What!  Catholic young adults studying the Bible together!  I’ve gotta be a part of this!  It was like the fellowship I was looking for was right at home.  That was a little more than a year ago.  Over the past year, I feel like I have grown more in my faith than in the previous four years combined!  I want to bridge the gap between what I have learned from the Christian authors and pastors, and Catholicism.  I truly think we are more similar than any of us tend to realize.  We debate about things that, in my perspective, we actually agree on!  But mostly I want to be a Christian woman who loves her God, pursues her faith, reads her Bible…and is also Catholic.  I did not lose all parts of me affected by Catholicism when I “left the Church,” nor did I lose all parts of myself affected by other Christians when I came back.  All those influences live, peacefully, together in this one person, and there is so much of the journey yet to be experienced!  I have that same hunger now, except it’s directed toward Catholicism.  I want to learn as much as I can about this faith we share!  I no longer have the rebellious, I’m not going to follow this statement from the Church until I believe it’s right! attitude.  Now it’s more, I assume the Church is right, I trust that it’s right, but I need to understand why.  Don’t think I’m a dork…or do, I guess I don’t care…but I bought the United States Catholic Catechism for Adults, which is the book the United States Conference of Catholic Bishops wrote as a U.S. version of the Catechism of the Catholic Church, and is the book used by my church for adult formation classes.  It’s a comprehensive presentation of what the Church believes and teaches, and my thought is that I will go through it and really study anything I don’t understand or anything I have a hard time believing to be true.  It’s not like I think when I finish this book, my faith will be perfect.  I understand that it’s a journey you make your entire life, but I think this is the place for me to start, a direction God is leading me right now.  I am embracing my Catholicism!  (However, the thing is 637 pages, so I expect I will learn quite a lot over the next…year?  Five years?  How long is this going to take me???  It’s not like I’ll stop going to the library in the mean time…)

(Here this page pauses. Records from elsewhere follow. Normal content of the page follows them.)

From an optimization exercise on the open Yosys and OpenROAD flow, aimed at small area; shortcuts taken in it are not production practice.
The RTL was checked by simulation tests, not by an equivalence proof against the original design.
Power and IR drop assume default switching activity.

==> flow/design.v (excerpt) <==
module data_mem_sweep #(
  parameter int DW    = 8,
  parameter int AW    = 8,
  parameter int DEPTH = 1 << AW,
  parameter int CW    = 16
) (
  input  logic          Clk,
  input  logic          Reset,
  input  logic          WriteEn,
  input  logic          ClearReq,
  input  logic [AW-1:0] DataAddress,
  input  logic [DW-1:0] DataIn,
  output logic [DW-1:0] DataOut,
  output logic          Busy,
  output logic          WrErr,
  output logic [CW-1:0] WrCount
);
  logic [7:0] ptr;
  logic wr_ok;
  assign wr_ok = !Busy && WriteEn && !ClearReq;
  logic arr_we;
  assign arr_we = !Reset && (Busy || wr_ok);
  logic [7:0] a;
  assign a = Busy ? ptr : DataAddress;
  logic [DW-1:0] dcol;
  assign dcol = (!Reset && wr_ok) ? DataIn : '0;
  logic [15:0] rhi, rlo, rlo_we;
  always_comb begin
    for (int i = 0; i < 16; i++) begin
      rhi[i]    = (a[7:4] == 4'(i));
      rlo[i]    = (a[3:0] == 4'(i));
      rlo_we[i] = rlo[i] && arr_we;
    end
  end
  logic [255:0]      sel;
  logic [DW*256-1:0] rd_q;
  for (genvar w = 0; w < 256; w++) begin : g_word
    logic hold;
    assign sel[w] = rhi[w/16] && rlo[w%16];
    assign hold   = !(rhi[w/16] && rlo_we[w%16]);
    data_mem_sweep_word #(.DW(DW)) u_word (
      .Clk(Clk), .sel(sel[w]), .hold(hold), .d(dcol), .q(rd_q[DW*w +: DW])
    );
  end
  logic [DW-1:0] grp [21];
  logic [DW-1:0] tail_n;
  for (genvar g = 0; g < 21; g++) begin : g_rd
    data_mem_sweep_rd12 #(.DW(DW)) u_rd (
      .q(rd_q[DW*12*g +: DW*12]), .sel(sel[12*g +: 12]), .y(grp[g])
    );
  end
  data_mem_sweep_rd3 #(.DW(DW)) u_rd_tail (
    .q(rd_q[DW*252 +: DW*3]), .sel(sel[252 +: 3]), .y_n(tail_n)
  );
  always_comb begin
    DataOut = ~tail_n | (rd_q[DW*255 +: DW] & {DW{sel[255]}});
    for (int g = 0; g < 21; g++) DataOut = DataOut | grp[g];
    DataOut = DataOut & {DW{!Busy}};
  end
  always_ff @(posedge Clk) begin
    if (Reset) begin
      ptr     <= '0;
      Busy    <= 1'b1;
      WrErr   <= 1'b0;
      WrCount <= '0;
    end else begin
      WrErr <= WriteEn && !wr_ok;
      if (Busy) begin
        ptr <= ptr + 8'd1;
        if (ptr == 8'hFF) Busy <= 1'b0;
      end else if (ClearReq) begin
        Busy <= 1'b1;
      end
  ...
Size: about 2100 flip-flops, roughly 46 I/O pins.
Settings: LEC_CHECK=0, CAP_MARGIN=10, CELL_PAD_IN_SITES_DETAIL_PLACEMENT=1, CELL_PAD_IN_SITES_GLOBAL_PLACEMENT=1, CORE_MARGIN=2, CORE_UTILIZATION=45, PLACE_DENSITY=0.8, SLEW_MARGIN=10, SYNTH_HIERARCHICAL=1; clock period 10.0 ns.
standard.sh (not shown) runs the stock make flow with config.mk's settings and CLKGATE_MAP_FILE= SYNTH_SCRIPT=/design/flow/synth_recipe.tcl, a recipe that flattens the netlist after the stock synthesis.
==> flow/flow/run.sh <==
#!/bin/bash
set -euo pipefail
export BUFFER_PORTS_ARGS="-buffer_cell sky130_fd_sc_hd__buf_1"
export CTS_ARGS="-sink_clustering_enable -repair_clock_nets -sink_clustering_size 16 -sink_clustering_max_diameter 80 -buf_list sky130_fd_sc_hd__clkbuf_8 -dont_use_dummy_load"
bash standard.sh finish > flow_make.log 2>&1
The first run finished clean.
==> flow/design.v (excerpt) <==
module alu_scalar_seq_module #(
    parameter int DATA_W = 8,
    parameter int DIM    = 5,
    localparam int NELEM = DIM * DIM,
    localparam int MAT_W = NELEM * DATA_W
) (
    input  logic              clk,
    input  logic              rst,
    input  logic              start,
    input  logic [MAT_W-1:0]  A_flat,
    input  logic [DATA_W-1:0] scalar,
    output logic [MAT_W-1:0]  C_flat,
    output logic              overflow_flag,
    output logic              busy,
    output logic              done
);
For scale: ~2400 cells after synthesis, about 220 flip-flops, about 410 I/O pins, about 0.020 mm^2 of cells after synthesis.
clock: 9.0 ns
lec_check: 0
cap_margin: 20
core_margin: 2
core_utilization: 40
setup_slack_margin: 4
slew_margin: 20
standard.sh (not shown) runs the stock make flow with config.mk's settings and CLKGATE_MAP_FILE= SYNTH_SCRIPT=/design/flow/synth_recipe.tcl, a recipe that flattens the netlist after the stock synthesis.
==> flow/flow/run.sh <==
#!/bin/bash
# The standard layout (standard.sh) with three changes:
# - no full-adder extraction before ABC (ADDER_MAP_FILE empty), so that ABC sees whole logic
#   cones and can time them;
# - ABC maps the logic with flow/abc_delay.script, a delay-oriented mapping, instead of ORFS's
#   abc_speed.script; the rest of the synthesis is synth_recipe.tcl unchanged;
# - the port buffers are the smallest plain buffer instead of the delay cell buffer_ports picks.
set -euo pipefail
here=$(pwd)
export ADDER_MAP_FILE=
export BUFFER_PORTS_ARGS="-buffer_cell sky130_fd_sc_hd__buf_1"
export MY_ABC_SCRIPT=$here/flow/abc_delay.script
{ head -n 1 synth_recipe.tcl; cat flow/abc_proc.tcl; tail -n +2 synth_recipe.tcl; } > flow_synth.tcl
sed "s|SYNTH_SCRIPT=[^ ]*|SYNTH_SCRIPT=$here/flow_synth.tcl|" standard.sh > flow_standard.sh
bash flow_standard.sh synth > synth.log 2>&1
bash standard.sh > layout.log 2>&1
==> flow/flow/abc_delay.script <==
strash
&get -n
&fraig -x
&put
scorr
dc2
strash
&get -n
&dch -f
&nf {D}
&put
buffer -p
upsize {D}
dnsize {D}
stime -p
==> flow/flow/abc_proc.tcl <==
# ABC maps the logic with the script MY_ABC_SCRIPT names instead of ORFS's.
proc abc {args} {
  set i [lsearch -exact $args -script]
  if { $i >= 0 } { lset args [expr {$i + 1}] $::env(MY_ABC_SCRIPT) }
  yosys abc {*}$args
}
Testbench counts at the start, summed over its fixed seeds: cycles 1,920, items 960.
What follows belongs to an exercise in optimizing a design on an open flow for small area; a production flow would make more cautious choices. The RTL was checked by simulation tests, not by an equivalence proof against the original design. Power is estimated from default activity; no workload was simulated.

$ cat flow/config.mk
export PLATFORM = sky130hd
export DESIGN_NAME = writeback_stage
export DESIGN_NICKNAME = writeback_stage
export VERILOG_FILES = /design/flow/design.v
export SDC_FILE = /design/flow/constraint.sdc
export NUM_CORES = 4
export LEC_CHECK = 0
export CAP_MARGIN = 20
export CORE_MARGIN = 2
export CORE_UTILIZATION = 40
export SLEW_MARGIN = 20
$ cat flow/constraint.sdc
create_clock -name core_clock -period 6.0 [get_ports {clk}]
set_input_delay 1.2000 -clock core_clock [delete_from_list [all_inputs] [get_ports {clk}]]
set_output_delay 1.2000 -clock core_clock [all_outputs]
set_load 0.01 [all_outputs]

I have no doubt that if there are more people willing to step out and experience something they didn’t grow up with, even if it’s only temporary, we can open ourselves to the unity that Jesus wanted for his Church.  It’s such a long road, with so many misunderstandings and prejudices to be corrected.  But it’s because of this road, because of this need, that I have no regrets about any of this journey.  I really don’t think I was meant to do great things with this new wisdom.  But if I bring a bit of understanding to my Catholic friends…if I brought a bit of understanding to any of the other Christian people I met…if I encourage a single person on his or her journey with God, wherever that journey leads…maybe I can have a tiny effect on this one great need, to unify the Christian church for our one God.


3 Comments (+add yours?)

  1. Joan
    Apr 15, 2008 @ 06:54:38

    THANK YOU ! I know that without many prayers from all of you, I would not be here for my grandchildren. I could not complete a rosary, no mater how I tried. I just did not have the strength to stay awake long enough for a rosary. I would start and think I will finish when I can . But could not even remember where I was in the rosary. Your Mom stayed at the hospital that first night, and I hope she knows much I appreciated knowing someone was there. LOVE Grandma


  2. Mom
    Apr 15, 2008 @ 21:48:42

    Check out this article. I found it rather insightful about the different perspectives of Catholics and Protestants. “Why Catholics and Protestants Don’t See Eye to Eye”


  3. Doris
    Apr 16, 2008 @ 12:29:06

    I liked the way that article defines the different origin of faith for protestant and catholic. I makes sense that we approach living our faith differently and that we, catholic and protestant, have a hard time defining this difference.